▸ **Given records**:

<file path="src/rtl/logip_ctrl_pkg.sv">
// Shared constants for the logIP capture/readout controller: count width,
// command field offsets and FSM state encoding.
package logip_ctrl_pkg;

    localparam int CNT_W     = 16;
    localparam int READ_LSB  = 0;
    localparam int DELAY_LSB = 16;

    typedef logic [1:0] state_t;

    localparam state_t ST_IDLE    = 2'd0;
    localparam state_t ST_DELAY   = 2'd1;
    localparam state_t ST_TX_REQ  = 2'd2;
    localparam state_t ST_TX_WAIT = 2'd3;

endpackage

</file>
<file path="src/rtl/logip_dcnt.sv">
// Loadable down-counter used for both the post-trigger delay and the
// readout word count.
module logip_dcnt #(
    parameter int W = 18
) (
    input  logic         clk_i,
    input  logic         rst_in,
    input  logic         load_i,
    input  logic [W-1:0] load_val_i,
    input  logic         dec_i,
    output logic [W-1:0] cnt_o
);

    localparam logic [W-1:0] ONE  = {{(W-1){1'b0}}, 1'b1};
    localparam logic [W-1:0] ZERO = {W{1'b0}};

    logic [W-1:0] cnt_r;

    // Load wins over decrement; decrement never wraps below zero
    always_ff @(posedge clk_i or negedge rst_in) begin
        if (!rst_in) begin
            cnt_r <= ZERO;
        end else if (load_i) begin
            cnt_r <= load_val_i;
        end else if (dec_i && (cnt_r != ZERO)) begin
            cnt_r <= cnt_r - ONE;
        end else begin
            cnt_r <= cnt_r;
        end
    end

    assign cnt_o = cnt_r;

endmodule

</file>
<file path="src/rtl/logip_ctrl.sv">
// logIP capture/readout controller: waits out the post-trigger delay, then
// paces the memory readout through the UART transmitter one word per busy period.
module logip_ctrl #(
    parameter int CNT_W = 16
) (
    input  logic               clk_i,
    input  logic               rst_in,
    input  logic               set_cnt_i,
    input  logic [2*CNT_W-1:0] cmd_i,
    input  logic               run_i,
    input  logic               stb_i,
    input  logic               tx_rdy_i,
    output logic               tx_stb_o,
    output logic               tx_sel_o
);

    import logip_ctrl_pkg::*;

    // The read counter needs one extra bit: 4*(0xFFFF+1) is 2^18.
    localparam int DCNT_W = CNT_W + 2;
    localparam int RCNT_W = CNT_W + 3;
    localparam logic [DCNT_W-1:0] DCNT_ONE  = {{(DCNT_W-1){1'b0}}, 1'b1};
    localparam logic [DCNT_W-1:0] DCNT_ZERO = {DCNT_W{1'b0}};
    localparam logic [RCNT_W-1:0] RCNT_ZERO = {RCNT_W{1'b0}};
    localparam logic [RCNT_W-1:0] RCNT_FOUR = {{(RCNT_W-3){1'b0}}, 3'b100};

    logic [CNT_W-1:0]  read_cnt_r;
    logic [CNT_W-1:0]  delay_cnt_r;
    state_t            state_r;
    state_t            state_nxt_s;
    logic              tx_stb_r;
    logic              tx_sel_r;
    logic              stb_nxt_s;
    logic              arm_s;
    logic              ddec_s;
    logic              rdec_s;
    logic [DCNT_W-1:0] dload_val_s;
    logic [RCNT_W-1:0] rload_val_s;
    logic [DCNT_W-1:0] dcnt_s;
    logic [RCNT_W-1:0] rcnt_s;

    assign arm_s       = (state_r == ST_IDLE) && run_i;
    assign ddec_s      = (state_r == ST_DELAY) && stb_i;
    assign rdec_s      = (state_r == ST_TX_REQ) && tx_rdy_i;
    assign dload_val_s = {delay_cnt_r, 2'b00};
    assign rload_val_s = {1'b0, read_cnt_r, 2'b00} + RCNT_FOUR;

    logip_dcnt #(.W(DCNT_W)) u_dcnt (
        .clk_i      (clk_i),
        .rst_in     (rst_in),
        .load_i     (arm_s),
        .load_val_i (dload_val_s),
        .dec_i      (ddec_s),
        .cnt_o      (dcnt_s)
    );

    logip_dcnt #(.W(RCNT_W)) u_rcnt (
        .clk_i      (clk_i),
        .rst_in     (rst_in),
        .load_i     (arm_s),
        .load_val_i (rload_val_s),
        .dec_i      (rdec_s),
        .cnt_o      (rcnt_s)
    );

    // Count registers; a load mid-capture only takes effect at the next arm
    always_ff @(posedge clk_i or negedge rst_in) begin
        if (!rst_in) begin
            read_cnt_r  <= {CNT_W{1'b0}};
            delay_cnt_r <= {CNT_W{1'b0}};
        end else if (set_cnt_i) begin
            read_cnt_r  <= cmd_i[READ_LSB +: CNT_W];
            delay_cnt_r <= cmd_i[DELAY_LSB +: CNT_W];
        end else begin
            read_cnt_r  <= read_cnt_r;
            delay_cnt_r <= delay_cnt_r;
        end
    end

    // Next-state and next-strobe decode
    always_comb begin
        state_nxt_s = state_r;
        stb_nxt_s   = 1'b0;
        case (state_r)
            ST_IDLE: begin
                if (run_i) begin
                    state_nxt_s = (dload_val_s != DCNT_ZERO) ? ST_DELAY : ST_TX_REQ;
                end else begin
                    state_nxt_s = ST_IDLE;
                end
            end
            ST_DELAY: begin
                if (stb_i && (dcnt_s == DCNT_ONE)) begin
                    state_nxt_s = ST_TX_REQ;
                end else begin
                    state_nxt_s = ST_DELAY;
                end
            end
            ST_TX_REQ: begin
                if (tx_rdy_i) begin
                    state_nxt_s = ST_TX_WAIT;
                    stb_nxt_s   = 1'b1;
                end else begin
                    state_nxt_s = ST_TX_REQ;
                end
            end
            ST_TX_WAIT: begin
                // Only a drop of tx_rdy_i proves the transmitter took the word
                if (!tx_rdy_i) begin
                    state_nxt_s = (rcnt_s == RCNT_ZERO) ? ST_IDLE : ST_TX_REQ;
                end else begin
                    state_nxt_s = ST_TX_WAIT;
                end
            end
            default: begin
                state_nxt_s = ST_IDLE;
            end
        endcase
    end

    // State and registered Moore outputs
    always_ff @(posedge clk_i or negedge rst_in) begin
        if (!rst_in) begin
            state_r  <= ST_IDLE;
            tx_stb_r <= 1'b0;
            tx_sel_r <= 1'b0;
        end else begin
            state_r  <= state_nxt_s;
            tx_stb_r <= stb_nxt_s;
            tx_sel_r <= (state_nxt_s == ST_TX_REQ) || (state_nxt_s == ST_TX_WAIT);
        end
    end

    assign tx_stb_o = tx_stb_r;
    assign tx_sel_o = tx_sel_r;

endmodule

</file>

...

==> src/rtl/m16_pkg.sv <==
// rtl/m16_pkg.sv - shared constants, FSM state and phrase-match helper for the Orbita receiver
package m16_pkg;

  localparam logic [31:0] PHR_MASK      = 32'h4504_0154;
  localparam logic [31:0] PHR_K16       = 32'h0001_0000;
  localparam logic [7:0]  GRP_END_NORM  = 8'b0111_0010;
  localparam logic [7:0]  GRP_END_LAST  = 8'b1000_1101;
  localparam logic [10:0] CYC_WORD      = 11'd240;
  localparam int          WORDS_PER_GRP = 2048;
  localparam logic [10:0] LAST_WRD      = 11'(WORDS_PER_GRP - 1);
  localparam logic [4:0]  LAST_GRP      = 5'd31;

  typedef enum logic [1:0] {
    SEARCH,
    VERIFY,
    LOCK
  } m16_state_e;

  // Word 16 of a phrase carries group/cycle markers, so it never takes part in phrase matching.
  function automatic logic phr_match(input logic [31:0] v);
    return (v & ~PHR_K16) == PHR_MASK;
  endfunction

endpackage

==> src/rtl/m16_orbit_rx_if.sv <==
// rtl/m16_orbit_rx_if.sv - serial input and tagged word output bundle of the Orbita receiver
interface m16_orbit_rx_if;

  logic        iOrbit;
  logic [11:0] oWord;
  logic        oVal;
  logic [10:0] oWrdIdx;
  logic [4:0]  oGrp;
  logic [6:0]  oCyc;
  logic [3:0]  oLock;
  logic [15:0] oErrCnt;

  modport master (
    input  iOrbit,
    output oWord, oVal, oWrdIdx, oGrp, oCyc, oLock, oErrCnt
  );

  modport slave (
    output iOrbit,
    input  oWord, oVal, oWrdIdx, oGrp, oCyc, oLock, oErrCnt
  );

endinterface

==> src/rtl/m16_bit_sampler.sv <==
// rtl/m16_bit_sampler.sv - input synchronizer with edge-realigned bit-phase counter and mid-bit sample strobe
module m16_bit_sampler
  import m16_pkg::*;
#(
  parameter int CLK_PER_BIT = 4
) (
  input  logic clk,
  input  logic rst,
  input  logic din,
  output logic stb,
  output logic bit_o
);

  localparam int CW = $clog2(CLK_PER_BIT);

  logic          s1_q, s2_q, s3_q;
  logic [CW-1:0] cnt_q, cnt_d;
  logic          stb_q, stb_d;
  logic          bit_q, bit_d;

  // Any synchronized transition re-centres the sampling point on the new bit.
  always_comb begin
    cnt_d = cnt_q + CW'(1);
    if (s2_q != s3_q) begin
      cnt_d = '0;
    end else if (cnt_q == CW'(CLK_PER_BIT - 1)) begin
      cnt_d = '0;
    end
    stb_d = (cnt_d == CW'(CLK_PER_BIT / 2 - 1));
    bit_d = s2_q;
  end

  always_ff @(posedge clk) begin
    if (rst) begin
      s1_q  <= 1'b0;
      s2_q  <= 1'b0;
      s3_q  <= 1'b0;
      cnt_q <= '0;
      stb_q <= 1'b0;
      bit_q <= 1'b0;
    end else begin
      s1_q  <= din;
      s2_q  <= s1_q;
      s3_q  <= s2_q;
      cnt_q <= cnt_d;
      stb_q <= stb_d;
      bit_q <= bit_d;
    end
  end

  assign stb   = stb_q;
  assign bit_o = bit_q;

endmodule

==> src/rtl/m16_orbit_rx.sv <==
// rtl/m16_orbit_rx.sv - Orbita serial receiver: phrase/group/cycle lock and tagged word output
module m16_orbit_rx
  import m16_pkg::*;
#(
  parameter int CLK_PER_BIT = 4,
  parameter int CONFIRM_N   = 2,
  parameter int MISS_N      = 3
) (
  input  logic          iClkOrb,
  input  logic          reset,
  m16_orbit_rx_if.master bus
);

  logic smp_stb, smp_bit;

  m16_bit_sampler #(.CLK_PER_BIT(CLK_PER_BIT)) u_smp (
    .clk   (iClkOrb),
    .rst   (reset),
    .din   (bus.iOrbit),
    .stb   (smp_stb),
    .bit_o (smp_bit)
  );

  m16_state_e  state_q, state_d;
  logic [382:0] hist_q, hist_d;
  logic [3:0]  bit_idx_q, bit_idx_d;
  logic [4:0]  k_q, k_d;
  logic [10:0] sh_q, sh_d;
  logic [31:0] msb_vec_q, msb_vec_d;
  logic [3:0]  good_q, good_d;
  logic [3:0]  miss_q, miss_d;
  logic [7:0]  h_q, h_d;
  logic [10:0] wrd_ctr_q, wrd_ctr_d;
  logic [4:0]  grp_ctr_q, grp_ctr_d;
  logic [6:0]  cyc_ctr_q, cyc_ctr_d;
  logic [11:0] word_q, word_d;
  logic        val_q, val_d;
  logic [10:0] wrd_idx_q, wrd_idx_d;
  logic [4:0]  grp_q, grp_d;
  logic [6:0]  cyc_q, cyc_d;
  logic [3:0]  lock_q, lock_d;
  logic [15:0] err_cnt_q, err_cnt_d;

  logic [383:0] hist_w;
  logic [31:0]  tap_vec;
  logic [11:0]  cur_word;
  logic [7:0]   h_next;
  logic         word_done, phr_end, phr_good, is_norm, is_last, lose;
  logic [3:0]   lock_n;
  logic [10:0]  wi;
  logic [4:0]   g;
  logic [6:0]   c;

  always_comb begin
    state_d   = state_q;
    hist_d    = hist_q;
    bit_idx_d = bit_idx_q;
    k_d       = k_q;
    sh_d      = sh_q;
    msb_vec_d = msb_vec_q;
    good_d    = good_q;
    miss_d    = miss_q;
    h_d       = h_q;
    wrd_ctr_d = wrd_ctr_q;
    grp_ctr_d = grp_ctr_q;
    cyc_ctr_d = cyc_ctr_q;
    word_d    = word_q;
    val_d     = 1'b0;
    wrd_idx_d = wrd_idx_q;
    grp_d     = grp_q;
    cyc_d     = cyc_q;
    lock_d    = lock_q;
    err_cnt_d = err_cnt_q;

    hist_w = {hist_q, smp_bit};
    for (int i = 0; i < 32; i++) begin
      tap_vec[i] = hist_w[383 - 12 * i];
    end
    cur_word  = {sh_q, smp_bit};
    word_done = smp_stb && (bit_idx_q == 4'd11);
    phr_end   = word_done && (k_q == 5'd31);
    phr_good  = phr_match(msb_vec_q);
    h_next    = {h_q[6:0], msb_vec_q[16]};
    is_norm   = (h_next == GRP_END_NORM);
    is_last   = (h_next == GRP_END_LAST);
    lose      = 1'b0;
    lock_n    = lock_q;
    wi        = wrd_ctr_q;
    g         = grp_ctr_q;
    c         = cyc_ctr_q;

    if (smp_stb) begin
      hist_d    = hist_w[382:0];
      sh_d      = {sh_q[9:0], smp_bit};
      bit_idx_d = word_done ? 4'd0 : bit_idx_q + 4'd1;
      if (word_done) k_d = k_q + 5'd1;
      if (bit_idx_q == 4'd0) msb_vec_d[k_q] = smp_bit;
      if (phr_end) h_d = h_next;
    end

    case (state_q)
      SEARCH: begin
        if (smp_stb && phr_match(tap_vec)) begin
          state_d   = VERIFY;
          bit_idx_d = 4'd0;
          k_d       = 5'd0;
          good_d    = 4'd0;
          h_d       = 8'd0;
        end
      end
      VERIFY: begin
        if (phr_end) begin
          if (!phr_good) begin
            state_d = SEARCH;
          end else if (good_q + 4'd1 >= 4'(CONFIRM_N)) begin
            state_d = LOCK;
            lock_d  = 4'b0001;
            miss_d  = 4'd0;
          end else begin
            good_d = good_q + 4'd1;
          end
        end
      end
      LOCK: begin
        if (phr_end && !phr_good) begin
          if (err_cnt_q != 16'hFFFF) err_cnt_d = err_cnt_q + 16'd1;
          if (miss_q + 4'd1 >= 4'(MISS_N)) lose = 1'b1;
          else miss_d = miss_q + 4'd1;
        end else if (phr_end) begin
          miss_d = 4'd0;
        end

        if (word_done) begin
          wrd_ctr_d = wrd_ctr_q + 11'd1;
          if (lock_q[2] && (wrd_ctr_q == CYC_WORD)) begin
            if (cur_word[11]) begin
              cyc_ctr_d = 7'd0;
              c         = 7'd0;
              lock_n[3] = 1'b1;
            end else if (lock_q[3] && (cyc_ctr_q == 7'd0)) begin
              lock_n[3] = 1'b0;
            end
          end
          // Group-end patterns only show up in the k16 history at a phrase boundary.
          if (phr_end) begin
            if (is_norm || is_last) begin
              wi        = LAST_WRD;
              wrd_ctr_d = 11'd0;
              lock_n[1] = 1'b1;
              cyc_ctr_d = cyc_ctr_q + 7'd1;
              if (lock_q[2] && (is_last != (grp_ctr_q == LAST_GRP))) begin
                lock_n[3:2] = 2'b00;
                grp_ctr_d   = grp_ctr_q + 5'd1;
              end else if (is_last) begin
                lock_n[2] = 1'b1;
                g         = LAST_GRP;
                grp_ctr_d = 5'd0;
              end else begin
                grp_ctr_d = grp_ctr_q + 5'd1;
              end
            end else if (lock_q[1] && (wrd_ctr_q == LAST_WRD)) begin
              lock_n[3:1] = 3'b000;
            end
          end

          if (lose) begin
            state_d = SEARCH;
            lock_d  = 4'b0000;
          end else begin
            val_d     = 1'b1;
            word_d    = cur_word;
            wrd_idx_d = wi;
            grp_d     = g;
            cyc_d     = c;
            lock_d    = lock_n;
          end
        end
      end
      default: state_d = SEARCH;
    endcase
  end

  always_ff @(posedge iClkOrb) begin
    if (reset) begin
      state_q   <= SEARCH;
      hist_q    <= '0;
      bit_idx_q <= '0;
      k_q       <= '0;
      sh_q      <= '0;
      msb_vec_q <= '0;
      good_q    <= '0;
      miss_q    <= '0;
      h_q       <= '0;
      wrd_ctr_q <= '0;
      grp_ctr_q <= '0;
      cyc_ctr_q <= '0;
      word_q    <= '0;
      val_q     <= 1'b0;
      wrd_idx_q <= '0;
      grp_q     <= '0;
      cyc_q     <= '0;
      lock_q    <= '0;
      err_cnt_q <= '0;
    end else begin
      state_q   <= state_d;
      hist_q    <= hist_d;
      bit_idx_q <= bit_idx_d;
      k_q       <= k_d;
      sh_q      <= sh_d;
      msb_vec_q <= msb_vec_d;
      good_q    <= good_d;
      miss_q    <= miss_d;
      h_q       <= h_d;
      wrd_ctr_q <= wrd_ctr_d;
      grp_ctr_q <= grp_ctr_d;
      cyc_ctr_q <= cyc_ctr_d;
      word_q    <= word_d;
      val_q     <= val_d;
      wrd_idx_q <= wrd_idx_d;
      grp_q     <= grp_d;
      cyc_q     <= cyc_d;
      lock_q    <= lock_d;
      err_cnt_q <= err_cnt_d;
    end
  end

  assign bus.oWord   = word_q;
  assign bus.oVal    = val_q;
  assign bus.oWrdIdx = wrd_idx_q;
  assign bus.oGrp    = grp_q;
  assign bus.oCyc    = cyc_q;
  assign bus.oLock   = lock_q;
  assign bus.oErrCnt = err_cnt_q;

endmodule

▸ **About this task**:
Copy whichever lines in the listing above hold "default".

▸ **Answer space**:
            default: begin
      default: state_d = SEARCH;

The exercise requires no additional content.